— EXERCISE INSTRUCTIONS —
Gather all lines in the entries below that include the word "audioPwmTop".

— DATA TO PROCESS —
◆ ◆ ◆ ◆ ◆ ◆ ◆
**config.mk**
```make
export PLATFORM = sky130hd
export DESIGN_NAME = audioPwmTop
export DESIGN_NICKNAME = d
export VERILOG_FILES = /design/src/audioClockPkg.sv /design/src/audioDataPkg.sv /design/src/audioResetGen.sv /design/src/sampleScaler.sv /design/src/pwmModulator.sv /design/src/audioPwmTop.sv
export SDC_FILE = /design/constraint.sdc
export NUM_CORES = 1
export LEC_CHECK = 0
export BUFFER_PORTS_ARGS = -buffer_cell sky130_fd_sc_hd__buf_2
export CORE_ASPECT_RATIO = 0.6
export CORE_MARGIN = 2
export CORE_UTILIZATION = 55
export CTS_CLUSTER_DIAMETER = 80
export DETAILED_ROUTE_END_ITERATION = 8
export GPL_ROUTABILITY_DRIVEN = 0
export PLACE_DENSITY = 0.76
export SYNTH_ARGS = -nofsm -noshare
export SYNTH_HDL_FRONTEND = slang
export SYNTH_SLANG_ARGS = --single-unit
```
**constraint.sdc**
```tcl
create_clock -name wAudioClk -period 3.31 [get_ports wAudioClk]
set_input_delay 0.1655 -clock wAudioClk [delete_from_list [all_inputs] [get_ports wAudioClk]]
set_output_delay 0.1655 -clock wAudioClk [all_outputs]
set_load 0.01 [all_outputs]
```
◆ ◆ ◆ ◆ ◆ ◆ ◆
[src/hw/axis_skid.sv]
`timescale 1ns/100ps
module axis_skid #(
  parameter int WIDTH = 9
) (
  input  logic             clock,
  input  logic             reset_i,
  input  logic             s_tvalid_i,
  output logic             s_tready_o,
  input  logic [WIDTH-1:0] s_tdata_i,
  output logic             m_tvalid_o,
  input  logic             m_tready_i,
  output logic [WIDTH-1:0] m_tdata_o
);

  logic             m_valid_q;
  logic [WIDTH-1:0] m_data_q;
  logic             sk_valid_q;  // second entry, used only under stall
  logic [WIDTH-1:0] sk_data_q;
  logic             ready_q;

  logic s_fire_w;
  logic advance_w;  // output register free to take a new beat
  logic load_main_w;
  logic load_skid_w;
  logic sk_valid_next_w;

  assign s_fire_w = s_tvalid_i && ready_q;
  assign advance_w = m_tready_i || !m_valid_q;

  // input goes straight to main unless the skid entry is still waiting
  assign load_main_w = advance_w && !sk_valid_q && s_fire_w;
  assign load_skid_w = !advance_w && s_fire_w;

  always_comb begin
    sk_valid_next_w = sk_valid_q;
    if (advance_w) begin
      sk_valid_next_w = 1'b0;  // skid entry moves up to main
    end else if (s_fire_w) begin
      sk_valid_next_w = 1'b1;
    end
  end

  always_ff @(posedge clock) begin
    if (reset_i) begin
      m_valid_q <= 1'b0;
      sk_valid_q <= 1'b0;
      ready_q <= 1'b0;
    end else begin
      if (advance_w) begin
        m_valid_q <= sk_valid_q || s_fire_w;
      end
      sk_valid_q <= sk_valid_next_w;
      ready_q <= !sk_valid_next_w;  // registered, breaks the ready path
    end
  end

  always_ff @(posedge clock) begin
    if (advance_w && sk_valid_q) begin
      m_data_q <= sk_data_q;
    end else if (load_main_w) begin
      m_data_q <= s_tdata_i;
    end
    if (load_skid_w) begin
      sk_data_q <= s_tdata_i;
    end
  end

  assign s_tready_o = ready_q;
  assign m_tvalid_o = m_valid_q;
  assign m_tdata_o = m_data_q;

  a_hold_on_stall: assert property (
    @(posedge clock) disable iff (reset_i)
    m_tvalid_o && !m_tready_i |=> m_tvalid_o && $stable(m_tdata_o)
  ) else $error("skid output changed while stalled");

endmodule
◆ ◆ ◆ ◆ ◆ ◆ ◆
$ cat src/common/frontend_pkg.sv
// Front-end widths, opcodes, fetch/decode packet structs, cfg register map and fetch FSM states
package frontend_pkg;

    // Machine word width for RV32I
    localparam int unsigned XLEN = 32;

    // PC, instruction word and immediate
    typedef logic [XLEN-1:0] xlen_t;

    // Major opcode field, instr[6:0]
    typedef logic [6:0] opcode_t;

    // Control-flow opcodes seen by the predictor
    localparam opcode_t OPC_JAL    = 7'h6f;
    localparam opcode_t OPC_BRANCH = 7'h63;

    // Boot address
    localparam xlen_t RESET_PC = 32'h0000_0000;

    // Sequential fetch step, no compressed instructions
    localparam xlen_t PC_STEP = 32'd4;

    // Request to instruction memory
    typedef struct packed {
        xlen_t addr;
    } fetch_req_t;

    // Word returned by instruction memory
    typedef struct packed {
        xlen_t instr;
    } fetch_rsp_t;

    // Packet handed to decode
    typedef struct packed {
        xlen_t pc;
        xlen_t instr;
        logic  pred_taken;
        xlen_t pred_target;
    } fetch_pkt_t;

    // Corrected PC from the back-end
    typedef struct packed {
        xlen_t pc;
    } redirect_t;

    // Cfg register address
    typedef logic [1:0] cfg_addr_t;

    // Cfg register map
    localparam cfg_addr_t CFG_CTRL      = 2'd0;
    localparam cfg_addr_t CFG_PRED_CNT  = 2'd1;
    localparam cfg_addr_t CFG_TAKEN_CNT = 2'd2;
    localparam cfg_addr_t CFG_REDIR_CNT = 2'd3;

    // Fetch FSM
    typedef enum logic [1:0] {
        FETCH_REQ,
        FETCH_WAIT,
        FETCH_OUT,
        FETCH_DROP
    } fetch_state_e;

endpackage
◆ ◆ ◆ ◆ ◆ ◆ ◆
— PROBLEM SOLUTION —
export DESIGN_NAME = audioPwmTop
export VERILOG_FILES = /design/src/audioClockPkg.sv /design/src/audioDataPkg.sv /design/src/audioResetGen.sv /design/src/sampleScaler.sv /design/src/pwmModulator.sv /design/src/audioPwmTop.sv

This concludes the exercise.